* [Required action] Below are the records. State how many of their lines contain "after", with nothing else.
········
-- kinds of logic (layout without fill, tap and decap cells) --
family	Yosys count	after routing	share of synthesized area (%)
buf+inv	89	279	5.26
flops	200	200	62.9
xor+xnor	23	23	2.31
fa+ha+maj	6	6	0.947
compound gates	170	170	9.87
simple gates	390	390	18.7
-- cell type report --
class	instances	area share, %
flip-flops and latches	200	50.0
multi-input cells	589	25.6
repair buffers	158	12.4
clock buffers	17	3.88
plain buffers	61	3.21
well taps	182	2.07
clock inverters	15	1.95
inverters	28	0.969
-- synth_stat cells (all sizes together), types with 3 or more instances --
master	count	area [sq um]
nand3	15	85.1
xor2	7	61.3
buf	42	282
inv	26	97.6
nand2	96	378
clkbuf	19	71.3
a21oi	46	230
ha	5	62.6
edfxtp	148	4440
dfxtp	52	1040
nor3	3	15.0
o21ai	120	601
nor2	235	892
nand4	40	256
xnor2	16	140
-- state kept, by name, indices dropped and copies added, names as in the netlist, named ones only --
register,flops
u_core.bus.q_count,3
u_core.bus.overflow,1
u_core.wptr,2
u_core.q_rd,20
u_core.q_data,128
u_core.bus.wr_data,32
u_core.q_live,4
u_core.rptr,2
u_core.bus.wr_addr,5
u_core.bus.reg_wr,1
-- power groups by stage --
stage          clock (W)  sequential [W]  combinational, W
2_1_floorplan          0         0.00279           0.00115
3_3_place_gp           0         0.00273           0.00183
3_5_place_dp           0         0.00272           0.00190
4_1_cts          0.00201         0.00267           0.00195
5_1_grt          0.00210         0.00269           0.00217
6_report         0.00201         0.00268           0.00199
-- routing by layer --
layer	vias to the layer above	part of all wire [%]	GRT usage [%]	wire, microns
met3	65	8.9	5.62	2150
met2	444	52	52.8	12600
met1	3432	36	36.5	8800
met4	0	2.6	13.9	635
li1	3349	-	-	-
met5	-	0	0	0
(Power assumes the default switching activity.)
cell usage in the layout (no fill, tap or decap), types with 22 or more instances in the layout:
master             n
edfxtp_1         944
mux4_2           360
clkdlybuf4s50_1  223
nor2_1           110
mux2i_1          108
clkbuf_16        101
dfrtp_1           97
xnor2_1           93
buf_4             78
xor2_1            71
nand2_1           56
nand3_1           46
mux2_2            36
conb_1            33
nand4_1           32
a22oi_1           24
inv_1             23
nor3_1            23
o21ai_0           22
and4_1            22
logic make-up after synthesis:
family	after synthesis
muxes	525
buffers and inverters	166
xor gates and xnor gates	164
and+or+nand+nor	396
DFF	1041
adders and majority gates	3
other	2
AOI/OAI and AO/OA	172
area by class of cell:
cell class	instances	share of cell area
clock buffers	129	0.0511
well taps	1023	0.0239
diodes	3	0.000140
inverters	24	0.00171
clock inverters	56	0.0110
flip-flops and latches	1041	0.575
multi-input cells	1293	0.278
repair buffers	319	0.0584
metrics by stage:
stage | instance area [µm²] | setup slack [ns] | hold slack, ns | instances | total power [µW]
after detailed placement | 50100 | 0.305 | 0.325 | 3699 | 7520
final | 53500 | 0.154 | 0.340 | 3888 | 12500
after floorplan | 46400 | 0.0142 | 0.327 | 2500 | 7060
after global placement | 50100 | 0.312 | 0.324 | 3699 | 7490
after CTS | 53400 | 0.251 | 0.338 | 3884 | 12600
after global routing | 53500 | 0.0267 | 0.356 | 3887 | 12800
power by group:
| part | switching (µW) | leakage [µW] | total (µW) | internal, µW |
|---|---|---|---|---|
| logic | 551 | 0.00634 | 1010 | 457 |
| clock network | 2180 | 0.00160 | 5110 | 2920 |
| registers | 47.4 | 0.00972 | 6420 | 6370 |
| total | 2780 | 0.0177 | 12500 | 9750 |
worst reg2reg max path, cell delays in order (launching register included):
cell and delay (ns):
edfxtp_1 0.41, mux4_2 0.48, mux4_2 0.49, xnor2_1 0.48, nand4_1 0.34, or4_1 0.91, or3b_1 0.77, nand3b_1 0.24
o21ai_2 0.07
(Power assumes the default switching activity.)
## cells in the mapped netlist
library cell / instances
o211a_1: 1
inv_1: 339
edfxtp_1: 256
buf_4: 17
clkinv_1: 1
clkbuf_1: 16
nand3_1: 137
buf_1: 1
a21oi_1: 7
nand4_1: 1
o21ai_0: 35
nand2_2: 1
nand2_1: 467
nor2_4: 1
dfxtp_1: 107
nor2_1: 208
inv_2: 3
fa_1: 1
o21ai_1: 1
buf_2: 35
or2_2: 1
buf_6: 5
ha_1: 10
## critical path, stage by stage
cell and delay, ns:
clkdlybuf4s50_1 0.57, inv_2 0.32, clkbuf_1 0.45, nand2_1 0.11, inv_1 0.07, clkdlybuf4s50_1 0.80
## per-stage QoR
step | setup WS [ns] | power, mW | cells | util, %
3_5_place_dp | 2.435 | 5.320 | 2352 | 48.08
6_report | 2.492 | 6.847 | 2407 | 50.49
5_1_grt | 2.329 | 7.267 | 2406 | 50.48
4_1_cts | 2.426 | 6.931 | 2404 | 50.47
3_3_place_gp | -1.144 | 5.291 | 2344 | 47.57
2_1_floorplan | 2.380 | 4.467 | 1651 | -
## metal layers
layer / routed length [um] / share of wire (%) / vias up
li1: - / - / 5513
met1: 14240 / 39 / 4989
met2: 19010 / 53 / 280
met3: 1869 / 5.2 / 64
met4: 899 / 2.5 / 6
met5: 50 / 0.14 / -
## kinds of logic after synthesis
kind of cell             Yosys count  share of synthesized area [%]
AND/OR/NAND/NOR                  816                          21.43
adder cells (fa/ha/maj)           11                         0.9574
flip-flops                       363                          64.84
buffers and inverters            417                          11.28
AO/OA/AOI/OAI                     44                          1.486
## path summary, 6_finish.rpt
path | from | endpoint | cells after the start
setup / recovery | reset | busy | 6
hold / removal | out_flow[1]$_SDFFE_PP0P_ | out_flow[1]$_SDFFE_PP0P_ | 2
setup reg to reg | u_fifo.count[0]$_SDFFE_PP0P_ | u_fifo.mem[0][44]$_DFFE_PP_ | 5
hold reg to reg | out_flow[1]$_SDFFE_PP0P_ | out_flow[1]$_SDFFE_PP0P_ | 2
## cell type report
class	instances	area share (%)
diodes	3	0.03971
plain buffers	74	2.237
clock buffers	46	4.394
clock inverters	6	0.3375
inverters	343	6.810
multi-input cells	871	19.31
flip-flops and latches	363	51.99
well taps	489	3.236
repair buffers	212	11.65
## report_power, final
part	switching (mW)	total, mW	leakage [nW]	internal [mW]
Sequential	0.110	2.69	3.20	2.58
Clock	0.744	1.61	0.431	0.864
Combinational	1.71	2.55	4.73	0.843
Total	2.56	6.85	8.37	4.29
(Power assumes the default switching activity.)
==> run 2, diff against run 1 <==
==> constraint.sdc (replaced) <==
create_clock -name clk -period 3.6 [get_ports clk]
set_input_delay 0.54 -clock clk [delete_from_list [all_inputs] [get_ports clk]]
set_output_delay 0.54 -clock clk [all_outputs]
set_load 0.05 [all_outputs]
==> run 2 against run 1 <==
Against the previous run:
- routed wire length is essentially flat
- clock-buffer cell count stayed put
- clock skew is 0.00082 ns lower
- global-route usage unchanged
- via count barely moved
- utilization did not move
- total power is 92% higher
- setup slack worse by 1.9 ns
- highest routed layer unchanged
--- config.mk ---
export PLATFORM = sky130hd
export DESIGN_NAME = uart_tx_fc
export DESIGN_NICKNAME = d
export VERILOG_FILES = /design/src/rtl/uart_tx_fc.sv
export SDC_FILE = /design/constraint.sdc
export NUM_CORES = 1
export LEC_CHECK = 0
export CAP_MARGIN = 20
export CORE_ASPECT_RATIO = 1.1
export CORE_MARGIN = 4
export CORE_UTILIZATION = 50
export CTS_CLUSTER_DIAMETER = 200
export DETAILED_ROUTE_END_ITERATION = 10
export GPL_ROUTABILITY_DRIVEN = 0
export GPL_TIMING_DRIVEN = 0
export PLACE_DENSITY = 0.78
export SLEW_MARGIN = 20
export SYNTH_ARGS = -nofsm -noshare
export SYNTH_HDL_FRONTEND = slang
export SYNTH_SLANG_ARGS = --single-unit
--- constraint.sdc ---
create_clock -name specman_hclk -period 7.6 [get_ports specman_hclk]
set_clock_uncertainty 0.1 [all_clocks]
set_input_delay 1.52 -clock specman_hclk [delete_from_list [all_inputs] [get_ports specman_hclk]]
set_output_delay 1.52 -clock specman_hclk [all_outputs]
set_load 0.01 [all_outputs]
········
* [Finished task] 10